Evolution of vibrational bands upon gradual protonation/deprotonation of arsinic acid H 2 As(O)OH in media of different polarity.

This computational work is devoted to the investigation (MP2/def2-TZVP) of the geometry and IR parameters of arsinic acid H 2 AsOOH and its hydrogen-bonded complexes under vacuum and in media with different polarity. The medium effects were accounted for in two ways: (1) implicitly, using the IEFPCM model, varying the dielectric permittivity ( ε ) and (2) explicitly, by considering hydrogen-bonded complexes of H 2 As(O)OH with various hydrogen bond donors (41 complexes) or acceptors (38 complexes), imitating a gradual transition to the As(OH) 2 + or AsO 2 - moiety, respectively.

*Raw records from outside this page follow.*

===== config.mk =====
export PLATFORM = sky130hd
export DESIGN_NAME = wbxbc_rr_arbiter
export DESIGN_NICKNAME = d
export VERILOG_FILES = /design/src/rtl/wbxbc_arb_pkg.sv /design/src/rtl/wbxbc_rr_prio.sv /design/src/rtl/wbxbc_rr_arbiter.sv
export SDC_FILE = /design/constraint.sdc
export NUM_CORES = 1
export LEC_CHECK = 0
export BUFFER_PORTS_ARGS = -buffer_cell sky130_fd_sc_hd__buf_4
export CAP_MARGIN = 20
export CELL_PAD_IN_SITES_DETAIL_PLACEMENT = 0
export CELL_PAD_IN_SITES_GLOBAL_PLACEMENT = 1
export CORE_UTILIZATION = 19
export CTS_CLUSTER_DIAMETER = 60
export DETAILED_ROUTE_END_ITERATION = 10
export PLACE_DENSITY = 0.89
export SYNTH_ARGS = -nofsm -noshare
export SYNTH_HDL_FRONTEND = slang
export SYNTH_HIERARCHICAL = 1
export SYNTH_SLANG_ARGS = --single-unit
export TNS_END_PERCENT = 10

===== constraint.sdc =====
create_clock -name clk_i -period 2.6 [get_ports clk_i]
set_input_delay 0.52 -clock clk_i [delete_from_list [all_inputs] [get_ports clk_i]]
set_output_delay 0.52 -clock clk_i [all_outputs]
set_load 0.01 [all_outputs]

===== src/rtl/wbxbc_arb_pkg.sv =====
// Shared sizing helpers and types for the Wishbone crossbar round-robin arbiter.
package wbxbc_arb_pkg;

  localparam int unsigned MAX_N = 16;

  // Fixed-width working request vector; narrower arbiters zero-pad into it.
  typedef logic [MAX_N-1:0] req_vec_t;

  function automatic int unsigned idx_width(input int unsigned n);
    return (n < 2) ? 1 : $clog2(n);
  endfunction

endpackage


===== src/rtl/wbxbc_rr_prio.sv =====
// Round-robin priority pick: first requester after 'last' in ascending order with wrap.
module wbxbc_rr_prio
  import wbxbc_arb_pkg::*;
#(
  parameter int N  = 4,
  parameter int IW = idx_width(N)
) (
  input  logic [N-1:0]  req,
  input  logic [IW-1:0] last,
  output logic [N-1:0]  pick,
  output logic [IW-1:0] pick_idx,
  output logic          any
);

  req_vec_t   req_pad;
  req_vec_t   pick_pad;
  logic [3:0] pos;
  logic       found;

  // Offsets 1..N visit last+1 first and the previous owner last.
  always_comb begin
    req_pad         = '0;
    req_pad[N-1:0]  = req;
    pick_pad        = '0;
    pick_idx        = '0;
    pos             = '0;
    found           = 1'b0;
    for (int off = 1; off <= N; off++) begin
      pos = 4'((int'(last) + off) % N);
      if (!found && req_pad[pos]) begin
        found         = 1'b1;
        pick_pad[pos] = 1'b1;
        pick_idx      = IW'(pos);
      end
    end
  end

  assign pick = pick_pad[N-1:0];
  assign any  = |req;

endmodule


===== src/rtl/wbxbc_rr_arbiter.sv =====
// Round-robin Wishbone pipelined target-port arbiter with LOCK; grant is registered,
// the datapath is muxed combinationally on that grant.
module wbxbc_rr_arbiter
  import wbxbc_arb_pkg::*;
#(
  parameter int N         = 4,
  parameter int ADR_WIDTH = 16,
  parameter int DAT_WIDTH = 16,
  parameter int SEL_WIDTH = 2
) (
  input  logic                   clk_i,
  input  logic                   sync_rst_i,
  input  logic [N-1:0]           itr_cyc_i,
  input  logic [N-1:0]           itr_stb_i,
  input  logic [N-1:0]           itr_we_i,
  input  logic [N-1:0]           itr_lock_i,
  input  logic [N*ADR_WIDTH-1:0] itr_adr_i,
  input  logic [N*DAT_WIDTH-1:0] itr_dat_i,
  input  logic [N*SEL_WIDTH-1:0] itr_sel_i,
  output logic [N-1:0]           itr_ack_o,
  output logic [N-1:0]           itr_err_o,
  output logic [N-1:0]           itr_rty_o,
  output logic [N-1:0]           itr_stall_o,
  output logic [DAT_WIDTH-1:0]   itr_dat_o,
  output logic                   tgt_cyc_o,
  output logic                   tgt_stb_o,
  output logic                   tgt_we_o,
  output logic                   tgt_lock_o,
  output logic [ADR_WIDTH-1:0]   tgt_adr_o,
  output logic [DAT_WIDTH-1:0]   tgt_dat_o,
  output logic [SEL_WIDTH-1:0]   tgt_sel_o,
  input  logic                   tgt_ack_i,
  input  logic                   tgt_err_i,
  input  logic                   tgt_rty_i,
  input  logic                   tgt_stall_i,
  input  logic [DAT_WIDTH-1:0]   tgt_dat_i,
  output logic [N-1:0]           gnt_o
);

  localparam int IW = idx_width(N);

  logic [N-1:0]  gnt_reg;
  logic [IW-1:0] last_reg;
  logic [N-1:0]  pick;
  logic [IW-1:0] pick_idx;
  logic          any;
  logic          hold;

  wbxbc_rr_prio #(.N(N), .IW(IW)) u_prio (
    .req      (itr_cyc_i),
    .last     (last_reg),
    .pick     (pick),
    .pick_idx (pick_idx),
    .any      (any)
  );

  // LOCK alone keeps the tenure, so a locked owner can re-raise CYC without arbitration.
  assign hold = |(gnt_reg & (itr_cyc_i | itr_lock_i));

  always_ff @(posedge clk_i) begin
    if (sync_rst_i) begin
      gnt_reg  <= '0;
      last_reg <= IW'(N - 1);
    end else if (!hold) begin
      gnt_reg <= pick;
      if (any) begin
        last_reg <= pick_idx;
      end
    end
  end

  assign gnt_o = gnt_reg;

  assign tgt_cyc_o  = ~sync_rst_i & (|(gnt_reg & itr_cyc_i));
  assign tgt_stb_o  = ~sync_rst_i & (|(gnt_reg & itr_stb_i));
  assign tgt_lock_o = ~sync_rst_i & (|(gnt_reg & itr_lock_i));

  // One-hot grant makes an OR of masked slices a mux; idle yields all zeros.
  always_comb begin
    tgt_we_o  = 1'b0;
    tgt_adr_o = '0;
    tgt_dat_o = '0;
    tgt_sel_o = '0;
    for (int k = 0; k < N; k++) begin
      if (gnt_reg[k]) begin
        tgt_we_o  = tgt_we_o  | itr_we_i[k];
        tgt_adr_o = tgt_adr_o | itr_adr_i[k*ADR_WIDTH +: ADR_WIDTH];
        tgt_dat_o = tgt_dat_o | itr_dat_i[k*DAT_WIDTH +: DAT_WIDTH];
        tgt_sel_o = tgt_sel_o | itr_sel_i[k*SEL_WIDTH +: SEL_WIDTH];
      end
    end
  end

  assign itr_ack_o   = sync_rst_i ? '0 : (gnt_reg & {N{tgt_ack_i}});
  assign itr_err_o   = sync_rst_i ? '0 : (gnt_reg & {N{tgt_err_i}});
  assign itr_rty_o   = sync_rst_i ? '0 : (gnt_reg & {N{tgt_rty_i}});
  assign itr_stall_o = ~gnt_reg | (gnt_reg & {N{tgt_stall_i}});
  assign itr_dat_o   = tgt_dat_i;

endmodule


==> metrics.md <==
| Metric | Value |
|---|---|
| Final setup TNS | 0 ns |
| Final Setup Violations | 0 |
| Placed Area | 3550 µm² |
| Synth Cell Area | 1920 µm² |
| Residual DRC | 0 |
| Cell Rows | 36 |
| Final Cycle Share | 85.1% |
| Cell count after placement | 598 |
| DRT iter0 DRCs | 91 |
| Final net count | 652 |
| Final WL | 10,100 µm |
| Antenna viol nets, final | 0 |
| Ys Warns | 6 |
| CTS Buf Count | 3 |
| Worst Path Class, Setup | reg -> reg |
| CP endpoint kind | flop |
| Vias | 2,926 |
| First-pass GRT wire length | 13,100 µm |
| Unrepaired setup endpoints after global routing | false |
| Die area | 10,500 µm² |
| Vias in the first global route | 2,516 |
| H-tree levels | 1 |
| CTS resizes | 0 |
| Pwr per Cell Area | 685 nW/µm² |
| Max reg flops | 4 |
| R2r setup slk | 0.39 ns |
| Chip width | 103 µm |
| Arr. time, crit path | 2.39 ns |
| Post-synth top area cell | a22oi_1 |
| Max Cap Viol | 0 |
| # hold bufs at CTS | 0 |
| Clk slew on worst S/H paths | 0.04 ns |
| Worst hold path stage count | 2 |
| Clock Latency Late Sink | 0.23 ns |
| Final instance area | 3590 µm² |
| Final Skew | 0.00363 ns |
| Layout cells sized above 1 | 50.9% |
| Pleak | 0.00183 µW |
| Area growth syn-to-layout | 87.0% |
| Largest cells by area after synthesis | a22oi_1 (30%), nand2_1 (8.8%), buf_4 (7.0%) |
| Clock Tree Buf Depth | 2 |
| Register bit total from synthesis | 6 |
| Slew Limit Fails | 0 |
| Vias per inst | 4.87 |
| Syn nets | 462 |
| Seq/Total Area, Yosys | 6.25% |
| VDD IR max | 0.000542 V |
| Initial Util | 19.6% |
| Slew @ Worst Pin | 0.537 ns |
| FF-to-FF End | last_reg[0] |
| Pin count of the biggest net entering global routing | 42 |
| Core Box Area | 9770 µm² |
| WL/cell | 16.7 µm |
| Clock Sinks | 6 |
| Setup Fix Bufs, Post-CTS | 0 |
| Hold WC Path Type | in -> reg |
| Post-synthesis cell count | 280 |
| Reg2reg start | last_reg[1] |
| Final Non-Filler Cells | 601 |
| Leading cell type in the layout, fill and taps excluded | buf_4 |
| Gpl congestion | 0.955 |
| Post-route minimum period | 2.21 ns |
| Total gr overflow | 0 |
| Area share of the largest cell type after synthesis | 29.7% |
| Relative max-transition margin | 63.5% |
| Synth cell types | 36 |
| Final Hold Fails | 0 |
| ANT cells | 0 |
| Final Util | 36.8% |
| Mapped Avg Cell Area | 6.86 µm² |
| Die Y | 103 µm |
| TritonCTS clock tree | built |
| Critical Path RT | 2.78 ns |
| Worst-case reg-to-reg path depth | 9 |
| Final HPWL DP | 8150 µm |
| Status | complete, no violations |
| Initial antenna violation count | 0 |
| Port Buffer Count | 215 |
| Hold Crit Start | sync_rst_i |
| Root buffer cell | clkbuf_8 |
| DR pass1 iterations | 4 |
| F_max | 452 MHz |
| IO Pins | 248 |
| Type of origin of the critical path | flop |
| Most frequent cells in the layout | buf_4 (223), a22oi_1 (76), nand2_1 (45) |
| Fin Hold WS | 0.572 ns |
| Max FO, Critical Path | 13 |
| Worst Hold Endpoint | gnt_o[0] |
| Total Routing Usage GR | 16.2% |
[cell type report]
type / count / area [µm²]
multi-input cells: 232 / 1560
flip-flops and latches: 6 / 120
inverters: 3 / 11.3
clock buffers: 3 / 41.3
fillers: 1009 / 6180
well taps: 133 / 166
repair buffers: 224 / 1690
[worst max-delay path, cell delays in order, from the launching register on]
cell     delay (ns)
dfxtp_1        0.32
inv_1          0.15
ha_1           0.64
mux2_2         0.39
nand2_1        0.10
o21ai_0        0.09
a31oi_1        0.17
nand2_1        0.06
nor3_1         0.12
a211o_1        0.11
[cell families after synthesis]
logic type | Yosys count | share of synthesized area [%]
AOI/OAI and AO/OA | 109 | 41.6
adders and majority gates | 8 | 5.21
and+or+nand+nor | 106 | 27.0
muxes | 9 | 7.30
buffers and inverters | 42 | 12.6
DFF | 6 | 6.25
[how the worst max path moves through the flow]
stage	startpoint	end	slack (ns)	depth (start not counted)
2_1_floorplan	last_reg[0]	last_reg[0]	0.33	11
3_3_place_gp	last_reg[1]	last_reg[0]	0.49	9
3_5_place_dp	last_reg[1]	last_reg[0]	0.45	9
4_1_cts	last_reg[1]	last_reg[0]	0.43	9
5_1_grt	last_reg[1]	last_reg[0]	0.20	9
6_report	last_reg[1]	last_reg[0]	0.39	9
[per-layer routing]
layer | vias to the layer above | routed length, µm | GRT usage [%]
met2 | 168 | 5010 | 28.5
met1 | 1327 | 4030 | 20.9
met5 | - | 0 | 0
met3 | 10 | 983 | 3.12
li1 | 1421 | - | -
met4 | 0 | 38 | 1.87
[power by group]
part | leakage, µW | internal (µW) | switching, µW
clock | 0.0000216 | 99.8 | 44.7
sequential | 0.0000496 | 123 | 34.5
combinational | 0.00176 | 1030 | 1130
[through the flow]
step                total power, µW  setup WS [ns]
CTS                            2470          0.427
global placement               2300          0.490
detailed placement             2310          0.445
finish                         2460          0.386
floorplan                      1430          0.335
global route                   2660          0.202
[cell usage after synthesis, drive strengths merged]
| library cell | n |
|---|---|
| a22oi | 76 |
| nand2 | 45 |
| buf | 32 |
| and2 | 14 |
| nor2 | 12 |
| and3 | 8 |
| ha | 8 |
| nand2b | 8 |
| clkbuf | 7 |
| o21ai | 7 |
| a21oi | 6 |
| dfxtp | 6 |
| nand3 | 6 |
| nor2b | 6 |
| o22ai | 6 |
| mux2i | 5 |
| a2111oi | 4 |
| mux2 | 4 |
| o2bb2ai | 4 |
| inv | 3 |
| nor3 | 3 |
| a211o | 2 |
| a211oi | 2 |
| nand4 | 2 |
| a31oi | 1 |
| and3b | 1 |
| nor3b | 1 |
| o211ai | 1 |
Note: power is estimated with default switching activity, not from simulation.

It was shown that the transition from vacuum to a medium with ε > 1 causes the As(O)OH fragment to lose its flatness. The solvent polar medium introduces significant changes in the geometry and IR spectral parameters of hydrogen-bonded complexes too: as the polarity of a medium increases, weak hydrogen bonds become weaker, and strong and medium hydrogen bonds become stronger; in the case of a complex with two hydrogen bonds cooperativity effects are observed. In almost all cases the driving force of these changes appears to be preferential solvation of charge-separated structures. In the limiting case of complete deprotonation (or conversely complete protonation) the vibrational frequencies of ν AsO and ν As-O turn into ν As-O (asym) and ν As-O (sym), respectively. In the intermediate cases the distance between ν AsO and ν As-O is sensitive to both implicit solvation and explicit solvation and the systematic changes of this distance can be used for estimation of the degree of proton transfer within the hydrogen bond.